Vale decir que los jueces que han decidido este caso, tres de los cuales fueron designados por Trump, han abogado dentro y fuera de la corte por la teoría "originalista" de interpretación constitucional, la cual sostiene que la Constitución se interpreta según la intención de sus redactores y con referencia al sentido que tenían los términos y los conceptos cuando la Constitución se aprobó a finales del siglo XVIII. Por supuesto, estos jueces no pudieron presentar una sola prueba de que los fundadores de esa nación tenían la intención de dar inmunidad absoluta y presunción de inmunidad a los expresidentes por actos cometidos durante el ejercicio de su función.
Estos jueces conservadores están ejerciendo, simple y llanamente, un poder judicial sin límites cuya base de sustentación no es otra que su propia ideología. Se trata, nada más y nada menos, de un puro activismo judicial tan criticado por esos mismos conservadores cuando los liberales tenían mayoría en la Suprema Corte. En cualquier caso, si algo bueno tiene ésta y otras decisiones del mismo tipo es que la filosofía judicial "originalista", la cual fue desarrollada por el campo conservador para contrarrestar los avances judiciales en el reconocimiento de derechos, está perdiendo estrepitosamente credibilidad y legitimidad.
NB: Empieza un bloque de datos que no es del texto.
==> flow/design.v <==
module MISR #(parameter MISR_Size = 32) (
    input wire clk,
    input wire internalRst,
    input wire MISR_En,
    input wire [MISR_Size-1:0] MISR_Poly,
    input wire [MISR_Size-1:0] MISR_Seed,
    input wire [MISR_Size-1:0] input_data,
    output reg [MISR_Size-1:0] MISR_Out
);
  always @(posedge clk) begin
    if (internalRst)
      MISR_Out <= MISR_Seed;
    else if(MISR_En)
      MISR_Out <= input_data ^ ({MISR_Size{MISR_Out[0]}} & MISR_Poly) ^ {1'b0, MISR_Out[MISR_Size-1:1]};
  end
endmodule
==> flow/run.sh <==
#!/bin/bash
# OpenROAD 26Q1-2900-gdf79404cd8, Yosys 0.63+post, stock flow scripts
make -C /OpenROAD-flow-scripts/flow DESIGN_CONFIG=/design/flow/config.mk WORK_HOME=/design/flow/orfs finish
==> flow/config.mk <==
export PLATFORM = sky130hd
export DESIGN_NAME = MISR
export DESIGN_NICKNAME = MISR
export VERILOG_FILES = /design/flow/design.v
export SDC_FILE = /design/flow/constraint.sdc
export NUM_CORES = 4
export LEC_CHECK = 1
export CORE_UTILIZATION = 30
==> flow/constraint.sdc <==
current_design MISR

set clk_period 2.4
set clk_io_pct 0.2

create_clock -name clk0 -period $clk_period [get_ports {clk}]

set non_clock_inputs [all_inputs -no_clocks]
set_input_delay [expr $clk_period * $clk_io_pct] -clock clk0 $non_clock_inputs
set_output_delay [expr $clk_period * $clk_io_pct] -clock clk0 [all_outputs]
==> flow_summary.toml <==
# implementation run metrics
[placement]
hpwl_um = 3600
io_buffers = 130
gp_congestion = 0.788
placed_cells = 402
pre_cts_ws_ps = 425

[sta]
final_max_slew_viol_count = 0
relSlewSlack_pct = 46.5
final.setup.worst_slack_ps = 552
tightestPinTransition_ps = 803
post-route-period-util_pct = 77.0
hold_viol_final = 0
min_period_ps = 1850
setup-tns-final_ps = 0
finalSetupViolCount = 0
rsz0062_at_grt = "false"
fmax_ghz = 0.541
skew_ps = 6.01

[setup_path]
worstRegToRegCells = 4
reg2reg_setup_slack_ps = 1150
cp.depth = 2
timing.rr.start = "MISR_Out[0]$_DFFE_PP_"
critPathRequiredTime_ps = 1920
path_max_fanout = 17
crit_start = "MISR_Out[0]$_DFFE_PP_"
end_kind = "output port"
path_class = "reg2out"
start_kind = "flop"
cpMaxStageDelayCell = "clkdlybuf4s50_1"
r2r-end = "MISR_Out[10]$_DFFE_PP_"
worstPathArrival_ps = 1370
critical-path-max-stage-delay_ps = 510
cp-endpoint = "MISR_Out[0]"
cp_top_family = "buffers and inverters"
critPathBufInv = 2
path_cells = "buf_4 -> clkdlybuf4s50_1"

[cts]
clockRootBuffer = "clkbuf_8"
cts_tree = "done"
cts_buffer_depth = 2
cts_hold_buf = 0
clkTransAtPathRegs_ps = 60
postCtsSetupRepairBufs = 0
cts_inserted_buffers = 5
cts_num_sinks = 32
htree_levels = 2
clock_latency_ps = 280
cts_resized = 0

[die]
ioPinCount = 131
dieArea_um2 = 6950
rows = 29
die_h_um = 83.4
core_um2 = 6390
fp-utilization_pct = 31.1
die_width_um = 83.4

[cells_and_area]
reg_top3 = "MISR_Out (32)"
area_growth_pct = 71.7
fill_cells = 573
largest_reg_flops = 32
logic_area_um2 = 958
top_register = "MISR_Out"
drive_gt1_share_pct = 3.31
register_area_um2 = 961
stdcell_count = 409

[routing]
vias_per_cell = 4.33
drc = 0
drt.antenna.violating_nets = 0
antenna_cells = 0
drt_pass1_iterations = 6
drtIter0Drc = 45
routed_wl_um = 5040
routedWlPerCell_um = 12.3
num_vias = 1772

[global_route]
grt_max_degree = 65
antenna_found_initial = 0
grt_pass1_vias = 1743
grt_pass1_wl_um = 8630
overflow = 0
grt_usage_pct = 16.2

[logic_synthesis]
synth_area_per_cell_um2 = 9.84
ys_chip_area_um2 = 1990
ys_types = 11
synth_area_um2 = 1990
ys_cells = 202
postSynthSeqShare_pct = 48.4
yosysWarnings = 1
synth_flops = 32
synthCells = 202

[power_and_ir_drop]
power.leakage_uw = 0.00121
power_density_nw_per_um2 = 554
vdd_ir_drop_max_mv = 0.267

[min_path]
hold_path_class = "reg2reg"
holdPathStages = 3

[run]
cap_violations = 0
warning_count = 25

[status]
status = "finished, final reports clean"
[cell usage in the layout (no fill, tap or decap), drive strengths merged]
cell type / Yosys / final
or2: 1 / 1
clkdlybuf4s50: 0 / 129
buf: 7 / 4
nand2: 64 / 64
o21ai: 32 / 32
xor2: 1 / 1
edfxtp: 32 / 32
clkinv: 0 / 1
xnor2: 62 / 62
clkbuf: 3 / 6
[metrics by stage]
stage               power, uW  instance area [um2]  utilization (%)  hold WS, ps
global route             2030                 3410             53.4          826
floorplan                1150                 1990                -          671
global placement         1530                 3330             52.2          744
CTS                      1930                 3410             53.4          777
finish                   1890                 3410             53.4          771
detailed placement       1530                 3330             52.2          760
[metal layers]
layer	GRT usage, %	share of wire (%)	vias up
met5	0	0	-
met4	1.10	0.85	0
met3	3.13	6.7	5
met2	23.7	44	80
met1	27.4	49	767
li1	-	-	920
[cells in the mapped netlist]
master / number / area [um2]
nand2_1: 64 / 240
xnor2_1: 62 / 543
edfxtp_1: 32 / 961
o21ai_1: 30 / 150
buf_2: 3 / 15.0
buf_6: 3 / 33.8
clkbuf_1: 3 / 11.3
o21ai_0: 2 / 10.0
buf_4: 1 / 7.51
or2_2: 1 / 6.26
xor2_1: 1 / 8.76
[power breakdown]
part           leakage [uW]  switching [uW]  internal (uW)
combinational      0.000842             232            482
sequential         0.000332            60.8            735
clock             0.0000410             185            197
total               0.00121             478           1410
[worst register-to-register path, stage by stage, from the launching register on]
cell and delay [ps]:
edfxtp_1 340, buf_4 230, nand2_1 100, xnor2_1 230, o21ai_1 90
[final cells by class]
class | instances | area share [%]
Multi-Input combinational cell | 160 | 28.1
Tap cell | 77 | 2.82
Timing Repair Buffer | 133 | 38.7
Clock buffer | 6 | 2.13
Clock inverter | 1 | 0.147
Sequential cell | 32 | 28.2
[worst min-delay path by stage]
| stage | to | slack, ps | from |
|---|---|---|---|
| finish | MISR_Out[7]$_DFFE_PP_ | 770 | MISR_Out[8]$_DFFE_PP_ |
| global route | MISR_Out[22]$_DFFE_PP_ | 830 | MISR_Out[23]$_DFFE_PP_ |
| CTS | MISR_Out[0]$_DFFE_PP_ | 780 | MISR_Out[1]$_DFFE_PP_ |
[logic make-up after synthesis]
group           count (synthesis)  synth area share, %
simple gates                   65                 12.4
xor+xnor                       63                 27.8
compound gates                 32                 8.06
flops                          32                 48.4
buf+inv                        10                 3.40
Power figures rest on the tool's default switching activity, not on a simulated workload.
Puede decirse, entonces, que esta Suprema Corte, con su mayoría ultraconservadora, ha ido tan lejos en su activismo judicial que, paradójicamente, ha contribuido como nadie a desprestigiar su propia filosofía de interpretación constitucional. Será necesario esperar que la composición de la Suprema Corte cambie o, al menos, se reequilibre para que temas como éste puedan volverse a examinar con perspectivas más balanceadas y con menor ensañamiento ideológico que el que tiene la mayoría que domina actualmente a la más alta corte de Estados Unidos.